General characteristics
- Type: Riverine Patrol and Support Vessel (PAF)
- Displacement: 373 tons
- Length: 40.3 m (132 ft 3 in)
- Beam: 9.5 m (31 ft 2 in)
- Draft: 1.26 m (4 ft 2 in)
- Propulsion: Main: 2 × 450 bhp (340 kW) @ 1800 rpm; Pump-jet: 2 × Schottel SPJ82RD;
- Speed: 9 knots (17 km/h; 10 mph)
- Range: 2,900 nmi (5,400 km; 3,300 mi)
- Endurance: 20 days
- Complement: 4 officers, 29 crewmen, 39 marines
- Armament: 4 × M60 7.62mm belt fed machine gun; 1 × Santa Bárbara Sistemas LAG 40 40mm belt-fed automatic grenade launcher in a turret;
- Armor: NIJ level III
- Aviation facilities: Helipad

= ARC Juan Ricardo Oyola Vera =

Riverine patrol and support vessel

ARC Juan Ricardo Oyola Vera is the sixth in a number of progressively improved heavy riverine patrol and support vessels of the Colombian Navy (Armada de la República de Colombia - ARC). Specifically, it is classified as a PAF-IV (Spanish: Patrullera de Apoyo Fluvial - Pesada - 4th generation). The ship is named in honor of the Marine Infantry Frigate Lieutenant Juan Ricardo Oyola Vera, who died in 2004 after wounds sustained in combat against the Revolutionary Armed Forces of Colombia (FARC) during operations in the Colombian eastern plains.

== Background ==
In addition to the more common tasks of a blue-water navy and coast guard, the Colombian Navy (ARC) also has shared responsibility for patrolling the extensive Colombian network of rivers. During the years 2000–2005, the ARC had been slowly but steadily expanding and modernizing its fleet of PAF riverine patrol vessels, and had worked with COTECMAR in the indigenous design and construction of the previous types of PAF vessels (generations I- III). By 2005, the ARC commissioned COTECMAR for a new design that would include and build upon the experiences gathered with the previous generations of vessels. Some of the desired capabilities included extended range/endurance, helipad capability for provisioning and SAR/medevac, newer or upgraded offensive and defensive systems and improved support for embarked Marine Infantry units and smaller dependent patrol boats, such as the 22 ft 'Piraña' and 'Anguila' boats.

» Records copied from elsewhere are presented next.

### src/rtl/rdat_frame_arbiter_if.sv
// Presented-frame stream of the RDAT arbiter: frame, channel, valid/ready.
// master drives out_frame/out_ch/out_vld and samples out_rdy; slave is the consumer.
interface rdat_frame_arbiter_if #(
    parameter int FRAME_W  = 70,
    parameter int CH_IDX_W = 3
);
    logic [FRAME_W-1:0]  out_frame;
    logic [CH_IDX_W-1:0] out_ch;
    logic                out_vld;
    logic                out_rdy;

    modport master (
        output out_frame,
        output out_ch,
        output out_vld,
        input  out_rdy
    );

    modport slave (
        input  out_frame,
        input  out_ch,
        input  out_vld,
        output out_rdy
    );
endinterface

### src/rtl/rdat_frame_arbiter.sv
// RDAT frame capture into per-channel shadows, round-robin onto one stream.
// Ports: clk_3wi, rst_3wi (sync, high), frame_in/frame_vld (capture),
//   rdat_mirror (shadows), out_if (master: out_frame/out_ch/out_vld/out_rdy),
//   ovf_sticky/ovf_clr (lost-frame flags).
// Option macro RDAT_CHANGE_ONLY_EN: drop frames equal to the shadow after
//   the first frame per channel.
module rdat_frame_arbiter #(
    parameter int CH_COUNT = 8,
    parameter int FRAME_W  = 70,
    parameter int CH_IDX_W = 3
) (
    input  logic                         clk_3wi,
    input  logic                         rst_3wi,
    input  logic [CH_COUNT*FRAME_W-1:0]  frame_in,
    input  logic [CH_COUNT-1:0]          frame_vld,
    output logic [CH_COUNT*FRAME_W-1:0]  rdat_mirror,
    rdat_frame_arbiter_if.master         out_if,
    output logic [CH_COUNT-1:0]          ovf_sticky,
    input  logic [CH_COUNT-1:0]          ovf_clr
);

    typedef enum logic {
        IDLE    = 1'b0,
        PRESENT = 1'b1
    } state_t;

    state_t state_q, state_d;

    logic [FRAME_W-1:0]  shadow_q [CH_COUNT];
    logic [CH_COUNT-1:0] pend_q, pend_d;
    logic [CH_COUNT-1:0] ovf_q, ovf_d;
    logic [CH_COUNT-1:0] cap;
    logic [CH_COUNT-1:0] grant;
    logic [CH_IDX_W-1:0] rr_ptr_q, rr_ptr_d;
    logic [CH_IDX_W-1:0] sel;
    logic                any_pend;
    logic                load;
    logic                accept;

    logic [FRAME_W-1:0]  frame_q, frame_d;
    logic [CH_IDX_W-1:0] ch_q, ch_d;
    logic                vld_q, vld_d;

`ifdef RDAT_CHANGE_ONLY_EN
    logic [CH_COUNT-1:0] seen_q;
`endif

    // Forward scan from rr_ptr realised as a reverse loop: the last hit
    // written is the first pending channel in round-robin order.
    always_comb begin
        logic [CH_IDX_W:0] idx;
        idx      = '0;
        sel      = '0;
        any_pend = 1'b0;
        for (int k = CH_COUNT - 1; k >= 0; k--) begin
            idx = {1'b0, rr_ptr_q} + (CH_IDX_W + 1)'(k);
            if (idx >= (CH_IDX_W + 1)'(CH_COUNT)) begin
                idx = idx - (CH_IDX_W + 1)'(CH_COUNT);
            end
            if (pend_q[idx[CH_IDX_W-1:0]]) begin
                sel      = idx[CH_IDX_W-1:0];
                any_pend = 1'b1;
            end
        end
    end

    always_comb begin
        cap = '0;
        for (int i = 0; i < CH_COUNT; i++) begin
`ifdef RDAT_CHANGE_ONLY_EN
            cap[i] = frame_vld[i] &
                     (~seen_q[i] |
                      (frame_in[i*FRAME_W +: FRAME_W] != shadow_q[i]));
`else
            cap[i] = frame_vld[i];
`endif
        end
    end

    assign load   = (state_q == IDLE) & any_pend;
    assign accept = vld_q & out_if.out_rdy;
    assign grant  = load ? (CH_COUNT'(1) << sel) : '0;

    // A capture on the channel being granted refills pend without counting
    // as a loss; the granted frame is the pre-capture shadow.
    assign pend_d = (pend_q & ~grant) | cap;
    assign ovf_d  = (ovf_q & ~ovf_clr) | (cap & pend_q & ~grant);

    always_ff @(posedge clk_3wi) begin
        if (rst_3wi) begin
            state_q <= IDLE;
        end else begin
            state_q <= state_d;
        end
    end

    always_comb begin
        state_d = state_q;
        unique case (state_q)
            IDLE:    if (any_pend) state_d = PRESENT;
            PRESENT: if (accept)   state_d = IDLE;
            default: state_d = IDLE;
        endcase
    end

    always_comb begin
        frame_d  = frame_q;
        ch_d     = ch_q;
        vld_d    = vld_q;
        rr_ptr_d = rr_ptr_q;
        unique case (1'b1)
            load: begin
                frame_d = shadow_q[sel];
                ch_d    = sel;
                vld_d   = 1'b1;
            end
            accept: begin
                vld_d    = 1'b0;
                rr_ptr_d = (ch_q == CH_IDX_W'(CH_COUNT - 1)) ? '0
                                                             : ch_q + 1'b1;
            end
            default: ;
        endcase
    end

    always_ff @(posedge clk_3wi) begin
        if (rst_3wi) begin
            for (int i = 0; i < CH_COUNT; i++) begin
                shadow_q[i] <= '0;
            end
            pend_q   <= '0;
            ovf_q    <= '0;
            rr_ptr_q <= '0;
            frame_q  <= '0;
            ch_q     <= '0;
            vld_q    <= 1'b0;
        end else begin
            for (int i = 0; i < CH_COUNT; i++) begin
                if (cap[i]) begin
                    shadow_q[i] <= frame_in[i*FRAME_W +: FRAME_W];
                end
            end
            pend_q   <= pend_d;
            ovf_q    <= ovf_d;
            rr_ptr_q <= rr_ptr_d;
            frame_q  <= frame_d;
            ch_q     <= ch_d;
            vld_q    <= vld_d;
        end
    end

`ifdef RDAT_CHANGE_ONLY_EN
    always_ff @(posedge clk_3wi) begin
        if (rst_3wi) begin
            seen_q <= '0;
        end else begin
            seen_q <= seen_q | cap;
        end
    end
`endif

    for (genvar g = 0; g < CH_COUNT; g++) begin : g_mirror
        assign rdat_mirror[g*FRAME_W +: FRAME_W] = shadow_q[g];
    end

    assign ovf_sticky       = ovf_q;
    assign out_if.out_frame = frame_q;
    assign out_if.out_ch    = ch_q;
    assign out_if.out_vld   = vld_q;

endmodule

### src/flat_wrapper.sv
// flat-port wrapper written by rule: the top's interface ports become plain ports
module rdat_frame_arbiter_flat 
#(
    parameter int CH_COUNT = 8,
    parameter int FRAME_W  = 70,
    parameter int CH_IDX_W = 3
)
  (clk_3wi, rst_3wi, frame_in, frame_vld, rdat_mirror, ovf_sticky, ovf_clr, out_if_out_frame, out_if_out_ch, out_if_out_vld, out_if_out_rdy);
  rdat_frame_arbiter_if #(.FRAME_W(FRAME_W), .CH_IDX_W(CH_IDX_W)) out_if_i ();
  input  logic clk_3wi;
  input  logic rst_3wi;
  input  logic [CH_COUNT*FRAME_W-1:0] frame_in;
  input  logic [CH_COUNT-1:0] frame_vld;
  output logic [CH_COUNT*FRAME_W-1:0] rdat_mirror;
  output logic [CH_COUNT-1:0] ovf_sticky;
  input  logic [CH_COUNT-1:0] ovf_clr;
  output wire logic [$bits(out_if_i.out_frame)-1:0] out_if_out_frame;
  output wire logic [$bits(out_if_i.out_ch)-1:0] out_if_out_ch;
  output wire logic [$bits(out_if_i.out_vld)-1:0] out_if_out_vld;
  input wire logic [$bits(out_if_i.out_rdy)-1:0] out_if_out_rdy;
  assign out_if_out_frame = out_if_i.out_frame;
  assign out_if_out_ch = out_if_i.out_ch;
  assign out_if_out_vld = out_if_i.out_vld;
  assign out_if_i.out_rdy = out_if_out_rdy;
  rdat_frame_arbiter #(.CH_COUNT(CH_COUNT), .FRAME_W(FRAME_W), .CH_IDX_W(CH_IDX_W)) u_core (.clk_3wi(clk_3wi), .rst_3wi(rst_3wi), .frame_in(frame_in), .frame_vld(frame_vld), .rdat_mirror(rdat_mirror), .out_if(out_if_i), .ovf_sticky(ovf_sticky), .ovf_clr(ovf_clr));
endmodule
### config.mk
export PLATFORM = sky130hd
export DESIGN_NAME = rdat_frame_arbiter_flat
export DESIGN_NICKNAME = d
export VERILOG_FILES = /design/src/rtl/rdat_frame_arbiter_if.sv /design/src/rtl/rdat_frame_arbiter.sv /design/src/flat_wrapper.sv
export SDC_FILE = /design/constraint.sdc
export NUM_CORES = 1
export LEC_CHECK = 0
export ABC_AREA = 1
export CAP_MARGIN = 20
export CORE_AREA = 2 2 474 476
export DETAILED_ROUTE_END_ITERATION = 12
export DIE_AREA = 0 0 476 478
export GPL_TIMING_DRIVEN = 0
export SLEW_MARGIN = 5
export SYNTH_ARGS = -nofsm -noshare
export SYNTH_HDL_FRONTEND = slang
export SYNTH_SLANG_ARGS = --single-unit
### constraint.sdc
create_clock -name clk_3wi -period 5 [get_ports clk_3wi]
set_input_delay 1 -clock clk_3wi [delete_from_list [all_inputs] [get_ports clk_3wi]]
set_output_delay 1 -clock clk_3wi [all_outputs]
set_load 0.02 [all_outputs]
==> out/metrics.yaml <==
ff2ff_path_depth: 26
min_period_ps: 4600
grt_setup_unrepaired: "false"
p_leak_nw: 23.3
drtAntennaViolNets: 0
rows: 174
drc: 0
clk_pin_slew_ps: 60
worstPathRequired_ps: 5640
syn-num-nets: 4481
cp_max_fo: 11
grt_max_degree: 39
synthTopCellsByCount: "1,346 x nand2_1, 644 x inv_1, 571 x nor2_1, 560 x edfxtp_1, 387 x nand3_1"
power_mw: 23.3
met1_length_um: 103000
synth_adder_area_share_pct: 0.157
clock_sinks: 654
fin_worst_skew_ps: 22.8
drt-pass1-iter-count: 7
synth_ff_type: "edfxtp_1"
outcome: "finished, final reports clean"
syn_area_per_cell_um2: 8.17
synth_top_family_by_area: "simple AND/OR/NAND/NOR gates"
arrival_ps: 5250
drive_above_1_share_pct: 6.25
pwr-share-comb_pct: 41.4
p_switching_mw: 10.1
synth_edf_count: 560
swShare_pct: 43.3
setup_ws_ps: 395
clock_latency_ps: 710
worst_path_max_delay_cell: "ha_2"
cp-end-kind: "register"
peakVddDrop_v: 0.000218
yosysTopAreaCell: "edfxtp_1"
wl_met3_um: 28800
wl_per_cell_um: 31.4
crit_top_cell: "nand2_1"
layout.nets: 5809
hold_depth: 2
p_int_mw: 13.2
grt_pass1_vias: 32600
synth_xor_area_share_pct: 0.0275
ctsHoldBuffers: 0
hold_viol: 0
cp-start-kind: "register"
pwr-share-clk_pct: 27.6
pwr_density_cell_mw_per_mm2: 453
syn_inst: 3898
synth_warnings: 0
fillers: 24700
gp_congestion: 0.876
routed_via_density: 4.01
io_pins: 1221
grt_pass1_wl_um: 327000
cts_root_buffer: "clkbuf_16"
start_util_pct: 14.3
slowest_delay_ps: 530
setup_viol: 0
die_x_um: 476
drt_iter0_drc: 3048
grtUsageTotal_pct: 22.1
die_area_mm2: 0.228
htreeDepth: 3
max_freq_ghz: 0.217
path_class: "reg -> reg"
fin_crit_sh_pct: 92.1
antenna_found_initial: 51
ys_ff_latch: 654
relSlewSlack_pct: 16.5
syn_to_final_growth_pct: 61.3
cts_made_buffers: 84
synth_most_common_cell: "nand2_1"
drv_cap: 0
synth.area.top_cells: "edfxtp_1 53%, nand2_1 16%, inv_1 7.6%, nor2_1 6.7%, nand3_1 6.1%"
dpl.hpwl_um: 218000
num_vias: 33300
tns_ps: 0
fin_util_pct: 23.0
top_layer_used: "met4"
synth.distinct_cells: 28
synth_compound_gate_area_share_pct: 0.554
hold_path.class: "reg -> reg"
dr_wl_met2_um: 118000
synthMuxAreaShare_pct: 0
ys_async_sr_fraction_pct: 0
dp_slack_ps: -723
holdWs_ps: 474
die_height_um: 478
post_cts_buffers: 0
final_max_slew_viol_count: 0
synth_top_area_share_pct: 52.8
r2r_slack_ps: 400
grt_overflow: 0
clock_path_buffers: 3
synth-seq-area-share_pct: 58.7
port_buffers: 1220
path_buf_inv: 8
routed_wl_um: 261000
worst_slew_pin_slew_ps: 1250
yosys.area_share.simple_pct: 29.2
core_mm2: 0.223
cp_num_cells: 26
path_delay_family: "buffers and inverters"
cts_tree: "yes"
p_seq_share_pct: 31.0
synth.cell_area_mm2: 0.0318
routing by layer:
layer	track usage (%)	up-vias
met1	26.6	16300
met5	0	-
met3	7.99	365
met2	35.7	1972
met4	8.56	0
li1	-	14700
logic make-up after synthesis:
| logic type | count (synthesis) |
|---|---|
| DFF | 654 |
| xor gates and xnor gates | 1 |
| adders and majority gates | 4 |
| and+or+nand+nor | 2327 |
| buffers and inverters | 879 |
| AOI/OAI and AO/OA | 33 |
placed cells by master (no fill, tap or decap), types with 9 or more instances in the layout:
master	instances
nand2_1	1338
a21oi_1	14
nand3_1	387
nand2_2	11
clkbuf_16	85
buf_16	14
diode_2	26
dfxtp_1	94
clkbuf_1	97
clkbuf_2	10
inv_2	16
o21ai_0	10
buf_6	10
clkdlybuf4s50_1	1220
buf_4	40
buf_2	75
nor2_1	570
bufinv_16	9
clkinv_1	11
edfxtp_1	560
inv_1	644
clkinv_2	9
registers in the layout (all words and copies together), names as in the netlist:
register                 count
u_core.rr_ptr_q              3
u_core.out_if.out_ch         3
u_core.shadow_q            560
u_core.state_q               1
u_core.ovf_sticky            8
u_core.out_if.out_vld        1
u_core.out_if.out_frame     70
u_core.pend_q                8
what timing repair did:
| action | CTS | global route |
|---|---|---|
| endpoints found under the hold margin | 0 | 0 |
| cloned | 0 | 0 |
| endpoints found under the setup margin | 86 | 73 |
| gates resized for setup | 19 | 18 |
power groups by stage:
stage	clock, mW	sequential, mW	combinational (mW)
after global routing	6.74	7.27	10.2
after CTS	6.58	7.22	9.66
after floorplan	0	7.73	3.58
after global placement	0	7.34	9.55
final	6.41	7.22	9.63
after detailed placement	0	7.32	9.63
worst register-to-register path, delay by kind of cell (launching register included):
| kind | cells | cell delay [ps] |
|---|---|---|
| buf+inv | 8 | 2020 |
| simple gates | 17 | 1660 |
| fa+ha+maj | 1 | 540 |
| flops | 1 | 330 |
layout make-up:
cell class	instances	area, um2	area share [%]
buffer	216	1180	2.30
timing repair buffer	1243	12800	24.8
tap	2992	3740	7.29
sequential	654	18700	36.4
multi-input combinational	2365	9610	18.7
clock buffer	108	2230	4.35
antenna	26	65.1	0.127
inverter	662	2490	4.85
clock inverter	48	569	1.11
final timing paths:
kind                                                      start                                        to
worst max-delay path            u_core.rr_ptr_q[1]$_SDFFE_PP0P_  u_core.out_if.out_frame[20]$_SDFFE_PP0P_
worst min-delay path            u_core.ovf_sticky[4]$_SDFF_PP0_           u_core.ovf_sticky[4]$_SDFF_PP0_
worst max register to register  u_core.rr_ptr_q[1]$_SDFFE_PP0P_  u_core.out_if.out_frame[20]$_SDFFE_PP0P_
worst min register to register  u_core.ovf_sticky[4]$_SDFF_PP0_           u_core.ovf_sticky[4]$_SDFF_PP0_
metrics by stage:
step	instance area (um2)	instances
2_1_floorplan	31800	3898
6_report	51400	8314
5_1_grt	51300	8295
4_1_cts	51200	8287
3_3_place_gp	47800	8110
3_5_place_dp	48400	8132
Power figures use the tool's default switching activity.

The futuristic look of ARC Juan Ricardo Oyola Vera and its angled surfaces is due to the incorporation of modern design techniques in ballistic protection and marine shipbuilding, and has given rise to the occasional comment about it being a "stealth" vessel. It was designed and built by COTECMAR, a Colombian state-owned shipping design and construction company.

== Service ==
The vessel was launched into service on July 26, 2006. It is deployed to the rivers of the Pacific coast.